Exercise goal = Search each line below for "buffers", then return the lines where it appears.

Start of Record set

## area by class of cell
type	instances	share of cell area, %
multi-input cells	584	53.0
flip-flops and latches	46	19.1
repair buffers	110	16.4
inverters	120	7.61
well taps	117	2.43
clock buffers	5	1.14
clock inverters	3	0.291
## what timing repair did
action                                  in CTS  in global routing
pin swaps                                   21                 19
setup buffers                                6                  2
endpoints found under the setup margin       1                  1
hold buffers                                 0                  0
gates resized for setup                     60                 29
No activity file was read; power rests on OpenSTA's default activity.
==> config.mk <==
export PLATFORM = sky130hd
export DESIGN_NAME = reg_chain_arbiter
export DESIGN_NICKNAME = d
export VERILOG_FILES = /design/src/rtl/reg_chain_arbiter.sv
export SDC_FILE = /design/constraint.sdc
export NUM_CORES = 1
export LEC_CHECK = 0
export BUFFER_PORTS_ARGS = -buffer_cell sky130_fd_sc_hd__clkbuf_2
export CORE_MARGIN = 2
export CORE_UTILIZATION = 46
export CTS_BUF_LIST = sky130_fd_sc_hd__clkbuf_4
export CTS_CLUSTER_DIAMETER = 150
export DETAILED_ROUTE_END_ITERATION = 6
export GPL_TIMING_DRIVEN = 0
export PLACE_DENSITY_LB_ADDON = 0.25
export SYNTH_ARGS = -nofsm -noshare
export SYNTH_HDL_FRONTEND = slang
export SYNTH_SLANG_ARGS = --single-unit
==> constraint.sdc <==
create_clock -name CLK -period 1.2 [get_ports CLK]
set_input_delay 0.06 -clock CLK [delete_from_list [all_inputs] [get_ports CLK]]
set_output_delay 0.06 -clock CLK [all_outputs]
set_load 0.005 [all_outputs]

End of Record set

Answer below =
repair buffers	110	16.4
clock buffers	5	1.14
setup buffers                                6                  2
hold buffers                                 0                  0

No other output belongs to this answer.